Artigo do senador Aécio Neves – Jornal Estado de Minas – 18/01/2015
Nesses dias em que os brasileiros celebram as três décadas da eleição do primeiro presidente da República civil e de oposição após 20 anos de ditadura militar, uma diferenciação se impõe para entender melhor o importante papel que Tancredo Neves assumiu e desempenhou no processo de redemocratização do país: em tudo, ele era Minas.
Desde o começo – e especialmente nas horas mais difíceis – carregou e guardou consigo, a orientar suas decisões, as lições que apreendera com os seus e com aqueles que vieram antes dele e nos legaram um extenso conjunto de valores e princípios que tão bem caracteriza o homem público, na exata acepção da palavra.
Sua caminhada cívica, não por mera coincidência, sempre esteve lastreada pelo chão da história de Minas e foi da sacada do Palácio da Liberdade que ele corajosamente sinalizou a que vinha. Ficou para sempre marcado em nossa memória coletiva a sua inconfundível voz rouca e emblemática, carregada de civismo, proclamando que “o primeiro compromisso de Minas é com a Liberdade”.
No curso da difícil transição política que se cumpria naquele tempo, ele jamais se afastou, um instante sequer, desses princípios. No calor da vontade popular e com o país tomado pelo anseio por amplas liberdades, forjou, com a delicadeza de um artífice e a segurança das suas convicções, as importantes pontes políticas que nos permitiram finalmente fazer a grande travessia sem retrocessos, quando esgotaram-se as possibilidades do sonho comum, das Diretas-Já.
Não era a primeira vez que o país o convocava, adernado em graves crises. Foi assim em outros momentos da sua longa trajetória política, como parlamentar, ministro da Justiça no Governo Vargas, primeiro-ministro de Jango e aliado da primeira hora de JK. Mudavam as circunstâncias, mas não mudavam o brio e a coragem do democrata convicto.
Foi esse democrata que, de cabeça erguida, caminhando lado a lado com outros gigantes daqueles dias, entrou no Colégio Eleitoral, onde, refletindo o desejo da população nas ruas, foi eleito presidente da República.
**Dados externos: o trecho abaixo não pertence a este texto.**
From an optimization exercise on the open Yosys and OpenROAD flow, aimed at small area, a short achievable clock period and few clock cycles; shortcuts taken in it are not production practice.
The RTL was checked by simulation tests, not by an equivalence proof against the original design.

==> inputs of trial 95 <==
==> flow/design.v (excerpt) <==
module dfe_top (
    input  wire        clk,
    input  wire        rst,
    input  wire        cmd_valid,
    output wire        cmd_ready,
    input  wire [63:0] cmd_data,
    input  wire [7:0]  reg_addr,
    output reg  [31:0] reg_rdata,
    output wire        sink_valid,
    output wire [7:0]  sink_data,
    input  wire        sink_ready,
    input  wire        sink_err
);
    localparam [1:0] S_UNCONF = 2'd0, S_IDLE = 2'd1, S_FRAME = 2'd2, S_ERROR = 2'd3;
    localparam [3:0] OP_NOP = 4'h0, OP_CONFIG = 4'h1, OP_FSTART = 4'h2, OP_PIXEL = 4'h3,
                     OP_PUTB = 4'h4, OP_FLUSH = 4'h5, OP_ENCD = 4'h6, OP_ENCR = 4'h7,
                     OP_CLEAR = 4'h8;
    localparam [2:0] R_OK = 3'd0, R_RESERVED = 3'd1, R_STATE = 3'd2, R_OPERAND = 3'd3,
                     R_MISMATCH = 3'd4, R_PENDING = 3'd5, R_OVERFLOW = 3'd6,
                     R_ABORT = 3'd7;
    localparam [3:0] Q_IDLE   = 4'd0,    
                     Q_MUL    = 4'd1,    
                     Q_RUN    = 4'd2,    
                     Q_RESC   = 4'd3,    
                     Q_DELTA  = 4'd4,    
                     Q_DCODE  = 4'd5,    
                     Q_NORM   = 4'd6,    
                     Q_RAW    = 4'd7,    
                     Q_PIXUPD = 4'd8,    
                     Q_ENDUPD = 4'd9,    
                     Q_FLUSH  = 4'd10,   
                     Q_EMIT   = 4'd11,   
                     Q_FEND   = 4'd12;   
    reg [1:0]  state;
    reg [15:0] cfg_w, cfg_h;
    reg [31:0] length;
    reg [31:0] pix_idx;
    reg [31:0] run_len;
  ...
make LEC_CHECK=0 CAP_MARGIN=20 CORE_MARGIN=2 CORE_UTILIZATION=40 SETUP_SLACK_MARGIN=5 SLEW_MARGIN=20 SYNTH_MEMORY_MAX_BITS=16384 finish   # period 12.0 ns
run.sh (not shown) runs the stock make flow with config.mk's settings and CLKGATE_MAP_FILE= SYNTH_SCRIPT=/design/flow/synth_recipe.tcl, a recipe that flattens the netlist after the stock synthesis.
==> build 67 (differences from trial 95) <==
--- a/flow/design.v
+++ b/flow/design.v
@@ -231,15 +231,12 @@
     reg [31:0] run_len;
     reg [15:0] prev;
     reg [4:0]  rc_len;        
     reg [19:0] rc_code;       
     reg        rc_esc;        
-    reg [31:0] acc;
+    reg [77:0] win;
     reg [6:0]  occ;           
-    reg [6:0]  occ0;          
-    reg [3:0]  istep;         
-    reg        word2;         
     reg [63:0] frame_bytes;
     reg [63:0] total_bytes;
     reg        done;
     reg [2:0]  resp;
     reg        err_abort;     
@@ -253,11 +250,11 @@
     reg        dneg_r;        
     reg        pix_last;      
     reg [31:0] opnd;          
     assign cmd_ready  = (step == Q_IDLE);
     assign sink_valid = (step == Q_EMIT);
-    assign sink_data  = acc[31:24];
+    assign sink_data  = win[77:70];
     wire [3:0]  op    = cmd_data[63:60];
     wire [15:0] c_w   = cmd_data[31:16];
     wire [15:0] c_h   = cmd_data[15:0];
     wire [31:0] c_a   = cmd_data[31:0];
     wire [5:0]  c_n   = cmd_data[37:32];
@@ -339,30 +336,27 @@
     wire [7:0]  rcat  = nesc ? 8'd255 : rnext[7:0];
     wire [31:0] rraw  = rval - 32'd255;
     wire [4:0]  nlen;
     wire [19:0] ncode;
     dfe_run_cb u_rcb (.idx(rcat), .len(nlen), .bitsl(ncode));
-    wire        emit    = (step == Q_EMIT);
-    wire [3:0]  cur     = emit ? istep : step;
-    wire [6:0]  ocs     = emit ? occ0 : occ;
     reg  [31:0] gv;
     reg  [5:0]  gn;
     always @(*) begin
-        case (cur)
+        case (step)
             Q_RESC:  begin gv = rraw;          gn = 6'd32; end
             Q_DCODE: begin gv = {ecode, 18'd0}; gn = {2'd0, eclen}; end
             Q_RAW:   begin gv = opnd;          gn = raw_n; end
             default: begin gv = {rc_code, 12'd0}; gn = {1'b0, rc_len}; end  
         endcase
     end
-    wire        ins_d   = (cur == Q_DELTA) || ((cur == Q_IDLE) && !rc_esc);
-    wire [6:0]  gend    = ocs + {1'b0, gn};
-    wire [6:0]  dpos_at = (cur == Q_DELTA) ? ocs : ocs + {2'd0, rc_len};    
+    wire        ins_d   = (step == Q_DELTA) || (in_idle && !rc_esc);
+    wire [6:0]  gend    = occ + {1'b0, gn};
+    wire [6:0]  dpos_at = (step == Q_DELTA) ? occ : occ + {2'd0, rc_len};    
     wire [6:0]  occ_ins = ins_d ? dpos_at + {2'd0, dflen} : gend;
-    wire [77:0] g_ins   = (cur == Q_DELTA) ? 78'd0 : ({gv, 46'd0} >> ocs);
+    wire [77:0] g_ins   = (step == Q_DELTA) ? 78'd0 : ({gv, 46'd0} >> occ);
     wire [77:0] d_ins   = ins_d ? ({dfld, 52'd0} >> dpos_at) : 78'd0;
-    wire [77:0] win_ins = {acc, 46'd0} | g_ins | d_ins;
+    wire [77:0] win_ins = win | g_ins | d_ins;
     wire        d_ovf;
     dfe_delta_ovf u_dovf (.at(dpos_at), .sm(psm[15:0]), .ovf(d_ovf));
     wire        ovf     = ins_d ? d_ovf : (gend > 7'd32);
     wire [3:0]  after_run = closing ? Q_ENDUPD : use_opnd ? Q_IDLE : Q_DELTA;
     reg  [3:0]  ins_next;
@@ -384,11 +378,11 @@
             cfg_h       <= 16'd0;
             length      <= 32'd0;
             pix_idx     <= 32'd0;
             run_len     <= 32'd0; rc_len <= 5'd2; rc_code <= 20'd0; rc_esc <= 1'b0;
             prev        <= 16'd0;
-            acc         <= 32'd0;
+            win         <= 78'd0;
             occ         <= 7'd0;
             frame_bytes <= 64'd0;
             total_bytes <= 64'd0;
             done        <= 1'b0;
             resp        <= R_OK;
@@ -426,30 +420,25 @@
                                 state       <= S_FRAME;
                             end
                             OP_PIXEL: begin
                                 opnd <= {16'd0, c_a[15:0]};
                                 if (pix_valid) begin
-                                    acc   <= win_ins[77:46];
-                                    occ   <= occ_ins;
-                                    occ0  <= occ;
-                                    istep <= Q_IDLE;
-                                    word2 <= 1'b0;
+                                    win <= win_ins;
+                                    occ <= occ_ins;
                                     if (ovf) begin
                                         cnt      <= 6'd0;
                                         flushing <= 1'b0;
                                         ret_step <= rc_esc ? Q_RESC : Q_PIXUPD;
                                         step     <= Q_EMIT;
                                     end else if (rc_esc) begin
                                         step <= Q_RESC;
+                                    end else if (is_last) begin
+                                        step <= Q_PIXUPD;
                                     end else begin
                                         run_len <= 32'd0; rc_len <= 5'd2; rc_code <= 20'd0; rc_esc <= 1'b0;
                                         prev    <= c_a[15:0];
                                         pix_idx <= pix_next;
-                                        if (is_last) begin
-                                            closing <= 1'b1;
-                                            step    <= Q_RUN;
-                                        end
                                     end
                                 end else begin
                                     run_len <= run_len + 32'd1; rc_len <= nlen; rc_code <= ncode; rc_esc <= nesc;
                                     pix_idx <= pix_next;
                                     if (is_last) begin
@@ -477,11 +466,11 @@
                                 rc_code  <= ncode;
                                 rc_esc   <= nesc;
                                 step     <= Q_RUN;
                             end
                             OP_CLEAR: begin
-                                acc       <= 32'd0;
+                                win       <= 78'd0;
                                 occ       <= 7'd0;
                                 run_len   <= 32'd0; rc_len <= 5'd2; rc_code <= 20'd0; rc_esc <= 1'b0;
                                 prev      <= 16'd0;
                                 pix_idx   <= 32'd0;
                                 done      <= 1'b0;
@@ -496,29 +485,21 @@
                     length <= {mul_sum, length[15:1]};
                     cnt    <= cnt + 6'd1;
                     if (cnt == 6'd15) step <= Q_IDLE;
                 end
                 Q_RUN, Q_RESC, Q_DELTA, Q_DCODE, Q_RAW: begin
-                    acc   <= win_ins[77:46];
-                    occ   <= occ_ins;
-                    occ0  <= occ;
-                    istep <= step;
-                    word2 <= 1'b0;
+                    win <= win_ins;
+                    occ <= occ_ins;
                     if (step == Q_DCODE) begin
                         raw_n <= ek;
                         cnt   <= ek;
                     end
                     if (ovf) begin
                         cnt      <= 6'd0;
                         flushing <= 1'b0;
                         ret_step <= ins_next;
                         step     <= Q_EMIT;
-                    end else if (step == Q_RUN && closing && !rc_esc) begin
-                        run_len <= 32'd0; rc_len <= 5'd2; rc_code <= 20'd0; rc_esc <= 1'b0;
-                        flushing <= 1'b1;
-                        ret_step <= Q_FEND;
-                        step     <= Q_EMIT;
                     end else begin
                         step <= ins_next;
                     end
                 end
                 Q_NORM: begin
@@ -540,13 +521,11 @@
                         step <= Q_IDLE;
                     end
                 end
                 Q_ENDUPD: begin
                     run_len <= 32'd0; rc_len <= 5'd2; rc_code <= 20'd0; rc_esc <= 1'b0;
-                    flushing <= 1'b1;
-                    ret_step <= Q_FEND;
-                    step     <= Q_EMIT;
+                    step    <= Q_FLUSH;
                 end
                 Q_FLUSH: begin
                     if (occ == 7'd0) begin
                         step <= closing ? Q_FEND : Q_IDLE;
                     end else begin
@@ -558,37 +537,28 @@
                 Q_EMIT: if (sink_ready) begin
                     if (sink_err) begin
                         state     <= S_ERROR;
                         err_abort <= 1'b1;
                         resp      <= R_ABORT;
-                        acc       <= 32'd0;
+                        win       <= 78'd0;
                         occ       <= 7'd0;
                         done      <= 1'b0;
                         step      <= Q_IDLE;
                     end else begin
                         total_bytes <= total_bytes + 64'd1;
                         if (state == S_FRAME)
                             frame_bytes <= frame_bytes + 64'd1;
-                        acc <= {acc[23:0], 8'd0};
-                        if (!flushing && cnt[1:0] == 2'd3) begin
-                            acc   <= word2 ? {win_ins[13:0], 18'd0} : win_ins[45:14];
-                            word2 <= 1'b1;
-                        end
+                        win <= {win[69:0], 8'd0};
                         occ <= occ_sub8;
                         cnt <= cnt + 6'd1;
                         if (flushing ? (occ <= 7'd8)
                                      : ((cnt[1:0] == 2'd3) && (occ <= 7'd40))) begin
-                            if (ret_step == Q_PIXUPD) begin
+                            if (ret_step == Q_PIXUPD && !pix_last) begin
                                 run_len <= 32'd0; rc_len <= 5'd2; rc_code <= 20'd0; rc_esc <= 1'b0;
                                 prev    <= opnd[15:0];
                                 pix_idx <= pix_next;
-                                closing <= pix_last;
-                                step    <= pix_last ? Q_RUN : Q_IDLE;
-                            end else if (ret_step == Q_FEND) begin
-                                state <= S_IDLE;
-                                done  <= 1'b1;
-                                step  <= Q_IDLE;
+                                step    <= Q_IDLE;
                             end else begin
                                 cnt  <= raw_n;
                                 step <= ret_step;
                             end
                         end
@@ -611,11 +581,11 @@
             8'h04: reg_rdata = {cfg_w, cfg_h};
             8'h08: reg_rdata = length;
             8'h0C: reg_rdata = pix_idx;
             8'h10: reg_rdata = run_len;
             8'h14: reg_rdata = {16'd0, prev};
-            8'h18: reg_rdata = acc;
+            8'h18: reg_rdata = win[77:46];
             8'h20: reg_rdata = {25'd0, free};
             8'h24: reg_rdata = frame_bytes[31:0];
             8'h28: reg_rdata = frame_bytes[63:32];
             8'h2C: reg_rdata = total_bytes[31:0];
             8'h30: reg_rdata = total_bytes[63:32];
==> out/qor.yml <==
outcome: "complete, no violations"
slowest_delay_ns: 0.55
whs_ns: 0.496
synth_compound_area_frac: 0.327
n_fill_cell: 10600
synth_cell_types: 103
grt_max_degree: 123
(the above is from build 67)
No seu discurso, falou ao coração do Brasil: “Esta foi a última eleição indireta do país”.
Ao recordar a intensidade da comoção daqueles dias, impossível não lembrar da postura adotada pelo PT que se recusou a votar em Tancredo e chegou a expulsar da legenda três parlamentares que, ouvindo as vozes das multidões e das próprias consciências, não seguiram a determinação do partido, dando seus votos ao novo presidente. Já há trinta anos, sempre que precisa escolher entre os interesses do Brasil e a conveniência do partido, o PT escolhe o PT.
Aqueles foram dias especialmente difíceis. Silencioso como era quando se recolhia em sua São João Del Rei para refletir, Tancredo tinha a exata dimensão do que lhe reservara o destino. Por isso, jamais titubeou em aceitar o sacrifício que as circunstâncias lhe impunham e seguiu firme, determinado, até o ultimo momento, pensando primeiro no Brasil.
Quando levou ao extremo a sua preocupação com o país e sucumbiu à doença, deixou-nos importantes exemplos de desprendimento pessoal e patriotismo.
Um de seus traços mais marcantes, a busca permanente pela construção de consensos, dava moldura à política como ele defendia e professava – a mais nobre e recompensadora das atividades humanas quando colocada a serviço do bem comum. Para ele, consenso não significava unanimidade nem fraqueza. Pelo contrário, significava a coragem de abrir mão de interesses menores . Significava a capacidade de não perder de vista o prioritário e de encontrar caminhos que pudessem servir às grandes causas do país.
Ao lado de gigantes, como Ulysses, Montoro, Brizola, Teotônio, Arraes entre outros, Tancredo deixou-nos como maior legado o compromisso com as liberdades democráticas, fim e caminho da Nova República que ainda hoje sonhamos, podemos e merecemos ser.
Reitero, como brasileiro, o meu profundo reconhecimento aos grandes líderes que, há 30 anos, não faltaram ao país.
Como neto, me debruço mais uma vez sobre a saudade, na certeza de que guardo comigo a mais preciosa de todas as heranças: seu exemplo.